THE TASK » A verbatim reproduction of the lines below, from the line containing "r_vld <= 1'b1;" through the line containing "n_bitwise 4", both ends included, is the whole required output.
[SOURCE RECORDS — start]
$ cat config.mk
export PLATFORM = sky130hd
export DESIGN_NAME = sig_ctrl_flat
export DESIGN_NICKNAME = d
export VERILOG_FILES = /design/src/rtl/sig_ctrl_if.sv /design/src/rtl/sig_ctrl.sv /design/src/flat_wrapper.sv
export SDC_FILE = /design/constraint.sdc
export NUM_CORES = 1
export LEC_CHECK = 0
export CAP_MARGIN = 20
export CORE_UTILIZATION = 25
export CTS_CLUSTER_SIZE = 40
export DETAILED_ROUTE_END_ITERATION = 12
export SYNTH_ARGS = -nofsm -noshare
export SYNTH_HDL_FRONTEND = slang
export SYNTH_SLANG_ARGS = --single-unit
$ cat constraint.sdc
create_clock -name clk -period 2.5 [get_ports clk]
set_input_delay 0.25 -clock clk [delete_from_list [all_inputs] [get_ports clk]]
set_output_delay 0.25 -clock clk [all_outputs]
set_load 0.005 [all_outputs]
$ cat src/rtl/sig_ctrl_if.sv
// Config handshake bundle between the button pulse stage, sig_ctrl and the NCO.
// master: pulse/ready driver side; slave: sig_ctrl.
interface sig_ctrl_if #(
    parameter int IDX_W = 4,
    parameter int INC_W = 32
);
    logic             up_p;
    logic             dn_p;
    logic             wave_p;
    logic             cfg_ready;
    logic             cfg_valid;
    logic [1:0]       wave_sel;
    logic [IDX_W-1:0] freq_idx;
    logic [INC_W-1:0] phase_inc;

    modport master (
        output up_p, dn_p, wave_p, cfg_ready,
        input  cfg_valid, wave_sel, freq_idx, phase_inc
    );

    modport slave (
        input  up_p, dn_p, wave_p, cfg_ready,
        output cfg_valid, wave_sel, freq_idx, phase_inc
    );
endinterface

$ cat src/rtl/sig_ctrl.sv
// Frequency-step / waveform control for the NCO with a coalescing valid/ready config word.
// Optional macro SIG_CTRL_WRAP_EN: index wraps at the ends instead of saturating.
module sig_ctrl #(
    parameter int               IDX_W     = 4,
    parameter int               INC_W     = 32,
    parameter logic [INC_W-1:0] BASE_INC  = 32'h0000_1000,
    parameter int unsigned      RESET_IDX = 4
) (
    input  logic      clk,
    input  logic      rst_n,
    sig_ctrl_if.slave bus
);
    typedef enum logic [1:0] {SQUARE = 2'd0, TRIANGLE = 2'd1, SAW = 2'd2, SINE = 2'd3} wave_t;

    localparam logic [IDX_W-1:0] IDX_MAX = '1;
    localparam logic [IDX_W-1:0] IDX_RST = IDX_W'(RESET_IDX);
    localparam logic [INC_W-1:0] INC_RST = BASE_INC << RESET_IDX;

    wave_t            r_wave, w_wave_nxt;
    logic [IDX_W-1:0] r_idx, w_idx_nxt;
    logic [INC_W-1:0] r_inc;
    logic             r_vld;
    logic             w_idx_chg, w_chg;

    // Waveform FSM: state register
    always_ff @(posedge clk or negedge rst_n) begin
        if (!rst_n) r_wave <= SQUARE;
        else        r_wave <= w_wave_nxt;
    end

    // Waveform FSM: next state
    always_comb begin
        w_wave_nxt = r_wave;
        if (bus.wave_p) begin
            case (r_wave)
                SQUARE:   w_wave_nxt = TRIANGLE;
                TRIANGLE: w_wave_nxt = SAW;
                SAW:      w_wave_nxt = SINE;
                default:  w_wave_nxt = SQUARE;
            endcase
        end
    end

    // Waveform FSM: output, straight from the state register
    always_comb begin
        bus.wave_sel = r_wave;
    end

    // Only a real index movement counts as a change; saturated no-ops stay silent.
    always_comb begin
        w_idx_nxt = r_idx;
        w_idx_chg = 1'b0;
        if (bus.up_p && !bus.dn_p) begin
            if (r_idx != IDX_MAX) begin
                w_idx_nxt = r_idx + IDX_W'(1);
                w_idx_chg = 1'b1;
            end else begin
`ifdef SIG_CTRL_WRAP_EN
                w_idx_nxt = '0;
                w_idx_chg = 1'b1;
`else
                w_idx_nxt = r_idx;
`endif
            end
        end else if (bus.dn_p && !bus.up_p) begin
            if (r_idx != '0) begin
                w_idx_nxt = r_idx - IDX_W'(1);
                w_idx_chg = 1'b1;
            end else begin
`ifdef SIG_CTRL_WRAP_EN
                w_idx_nxt = IDX_MAX;
                w_idx_chg = 1'b1;
`else
                w_idx_nxt = r_idx;
`endif
            end
        end
    end

    assign w_chg = w_idx_chg | bus.wave_p;

    // phase_inc is built from the next index so it never lags freq_idx.
    always_ff @(posedge clk or negedge rst_n) begin
        if (!rst_n) begin
            r_idx <= IDX_RST;
            r_inc <= INC_RST;
            r_vld <= 1'b1;
        end else begin
            r_idx <= w_idx_nxt;
            r_inc <= BASE_INC << w_idx_nxt;
            r_vld <= w_chg | (r_vld & ~bus.cfg_ready);
        end
    end

    assign bus.freq_idx  = r_idx;
    assign bus.phase_inc = r_inc;
    assign bus.cfg_valid = r_vld;
endmodule

$ cat src/flat_wrapper.sv
// flat-port wrapper written by rule: the top's interface ports become plain ports
module sig_ctrl_flat 
#(
    parameter int               IDX_W     = 4,
    parameter int               INC_W     = 32,
    parameter logic [INC_W-1:0] BASE_INC  = 32'h0000_1000,
    parameter int unsigned      RESET_IDX = 4
)
  (clk, rst_n, bus_up_p, bus_dn_p, bus_wave_p, bus_cfg_ready, bus_cfg_valid, bus_wave_sel, bus_freq_idx, bus_phase_inc);
  sig_ctrl_if #(.IDX_W(IDX_W), .INC_W(INC_W)) bus_i ();
  input  logic clk;
  input  logic rst_n;
  input wire logic [$bits(bus_i.up_p)-1:0] bus_up_p;
  input wire logic [$bits(bus_i.dn_p)-1:0] bus_dn_p;
  input wire logic [$bits(bus_i.wave_p)-1:0] bus_wave_p;
  input wire logic [$bits(bus_i.cfg_ready)-1:0] bus_cfg_ready;
  output wire logic [$bits(bus_i.cfg_valid)-1:0] bus_cfg_valid;
  output wire logic [$bits(bus_i.wave_sel)-1:0] bus_wave_sel;
  output wire logic [$bits(bus_i.freq_idx)-1:0] bus_freq_idx;
  output wire logic [$bits(bus_i.phase_inc)-1:0] bus_phase_inc;
  assign bus_i.up_p = bus_up_p;
  assign bus_i.dn_p = bus_dn_p;
  assign bus_i.wave_p = bus_wave_p;
  assign bus_i.cfg_ready = bus_cfg_ready;
  assign bus_cfg_valid = bus_i.cfg_valid;
  assign bus_wave_sel = bus_i.wave_sel;
  assign bus_freq_idx = bus_i.freq_idx;
  assign bus_phase_inc = bus_i.phase_inc;
  sig_ctrl #(.IDX_W(IDX_W), .INC_W(INC_W), .BASE_INC(BASE_INC), .RESET_IDX(RESET_IDX)) u_core (.clk(clk), .rst_n(rst_n), .bus(bus_i));
endmodule
# Word-level counts from Yosys, hierarchy flattened
# Index checks and enable logic that the tools add are counted.
dict set report word_totals {
  ff_bits 39
  output_inout_bits 39
  wordCells 29
}
dict set report op_classes {
  n_addsub 2
  eq_ne 3
  n_shift 1
  n_mux 9
  n_bitwise 4
  n_reduce_logical 6
}
# operator n
set op_table {}
lappend op_table {{left shift 13 x 4 -> 32 bit, first input constant} 1}
lappend op_table {{two-way mux 4 bit} 4}
lappend op_table {{one-hot mux 2 bit (3 select lines)} 1}
lappend op_table {{adder 4 x 1 -> 4 bit, second input constant} 1}
lappend op_table {{two-way mux 1 bit} 4}
lappend op_table {{!= test 4 bit, second input constant} 1}
lappend op_table {{nonzero test 4 bit} 1}
lappend op_table {{subtractor 4 x 1 -> 4 bit, second input constant} 1}
lappend op_table {{equality test 2 x 1 -> 1 bit, second input constant} 1}
lappend op_table {{equality test 2 bit, second input constant} 1}
lappend op_table {{logical AND 1 bit} 2}
lappend op_table {{logical NOT 1 bit} 2}
lappend op_table {{logical NOT 2 bit} 1}
lappend op_table {{OR 1 bit} 2}
lappend op_table {{AND 1 bit} 1}
lappend op_table {{NOT 1 bit} 1}

# Depth between registers and ports, before layout
# Gate-level depths: netlist of run 1.
dict set report logic_depth {
  word_depth 6
  depth_mapped 8
  depth_no_buf 8
}

# Least setup slack after synthesis of run 1
# OpenSTA, ideal clock, no wires.
dict set report synth_timing {
  path_kind {register -> register}
  from {register u_core.r_idx[1] (netlist: u_core.bus.freq_idx[1])}
  to {register u_core.r_inc[16] (netlist: u_core.bus.phase_inc[16])}
  arrival_ps 1686
  required_ps 2418
  path_slack_ps 732
  stages_incl_launch_ff 8
  path_buffers 0
  path_cell_list {dfrtp_1 inv_1 ha_1 nor3b_2 nor2b_1 o311ai_4 inv_2 nor3_1}
}
dict set report synth_via {
  elab_chain_len 5
  word_cells_on_any_way 9
  cone_classes {add/sub: 2; eq/ne: 1; shift: 1; mux: 4; reduce/logical: 1}
}
# element line_no
set synth_lines {}
lappend synth_lines {{start: declaration} sig_ctrl.sv:20} ;# logic [IDX_W-1:0] r_idx, w_idx_nxt;
lappend synth_lines {{start signal: assignment} sig_ctrl.sv:89} ;# r_idx <= w_idx_nxt;
lappend synth_lines {{subtractor 4 x 1 -> 4 bit / nonzero test 4 bit (equally long branches)} {sig_ctrl.sv:67, sig_ctrl.sv:66}}
lappend synth_lines {{two-way mux 4 bit} sig_ctrl.sv:66} ;# if (r_idx != '0) begin
lappend synth_lines {{two-way mux 4 bit} sig_ctrl.sv:65} ;# end else if (bus.dn_p && !bus.up_p) begin
lappend synth_lines {{two-way mux 4 bit *} sig_ctrl.sv:53} ;# if (bus.up_p && !bus.dn_p) begin
lappend synth_lines {{via u_core.w_idx_nxt[1]} sig_ctrl.sv:20}
lappend synth_lines {{left shift 13 x 4 -> 32 bit *} sig_ctrl.sv:90} ;# r_inc <= BASE_INC << w_idx_nxt;
lappend synth_lines {{end signal: assignment} sig_ctrl.sv:90}
lappend synth_lines {{end: declaration} sig_ctrl.sv:21} ;# logic [INC_W-1:0] r_inc;
# Mark *: on every way through the listed nets, which the timed path passes. The rest lies on a longest branch.
# A chain may end at the register's enable or synchronous reset.

# Worst setup path in the final report of run 1
# Ends and elaborated chain as after synthesis.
[SOURCE RECORDS — finish]
ANSWER BOX »
            r_vld <= 1'b1;
        end else begin
            r_idx <= w_idx_nxt;
            r_inc <= BASE_INC << w_idx_nxt;
            r_vld <= w_chg | (r_vld & ~bus.cfg_ready);
        end
    end

    assign bus.freq_idx  = r_idx;
    assign bus.phase_inc = r_inc;
    assign bus.cfg_valid = r_vld;
endmodule

$ cat src/flat_wrapper.sv
// flat-port wrapper written by rule: the top's interface ports become plain ports
module sig_ctrl_flat 
#(
    parameter int               IDX_W     = 4,
    parameter int               INC_W     = 32,
    parameter logic [INC_W-1:0] BASE_INC  = 32'h0000_1000,
    parameter int unsigned      RESET_IDX = 4
)
  (clk, rst_n, bus_up_p, bus_dn_p, bus_wave_p, bus_cfg_ready, bus_cfg_valid, bus_wave_sel, bus_freq_idx, bus_phase_inc);
  sig_ctrl_if #(.IDX_W(IDX_W), .INC_W(INC_W)) bus_i ();
  input  logic clk;
  input  logic rst_n;
  input wire logic [$bits(bus_i.up_p)-1:0] bus_up_p;
  input wire logic [$bits(bus_i.dn_p)-1:0] bus_dn_p;
  input wire logic [$bits(bus_i.wave_p)-1:0] bus_wave_p;
  input wire logic [$bits(bus_i.cfg_ready)-1:0] bus_cfg_ready;
  output wire logic [$bits(bus_i.cfg_valid)-1:0] bus_cfg_valid;
  output wire logic [$bits(bus_i.wave_sel)-1:0] bus_wave_sel;
  output wire logic [$bits(bus_i.freq_idx)-1:0] bus_freq_idx;
  output wire logic [$bits(bus_i.phase_inc)-1:0] bus_phase_inc;
  assign bus_i.up_p = bus_up_p;
  assign bus_i.dn_p = bus_dn_p;
  assign bus_i.wave_p = bus_wave_p;
  assign bus_i.cfg_ready = bus_cfg_ready;
  assign bus_cfg_valid = bus_i.cfg_valid;
  assign bus_wave_sel = bus_i.wave_sel;
  assign bus_freq_idx = bus_i.freq_idx;
  assign bus_phase_inc = bus_i.phase_inc;
  sig_ctrl #(.IDX_W(IDX_W), .INC_W(INC_W), .BASE_INC(BASE_INC), .RESET_IDX(RESET_IDX)) u_core (.clk(clk), .rst_n(rst_n), .bus(bus_i));
endmodule
# Word-level counts from Yosys, hierarchy flattened
# Index checks and enable logic that the tools add are counted.
dict set report word_totals {
  ff_bits 39
  output_inout_bits 39
  wordCells 29
}
dict set report op_classes {
  n_addsub 2
  eq_ne 3
  n_shift 1
  n_mux 9
  n_bitwise 4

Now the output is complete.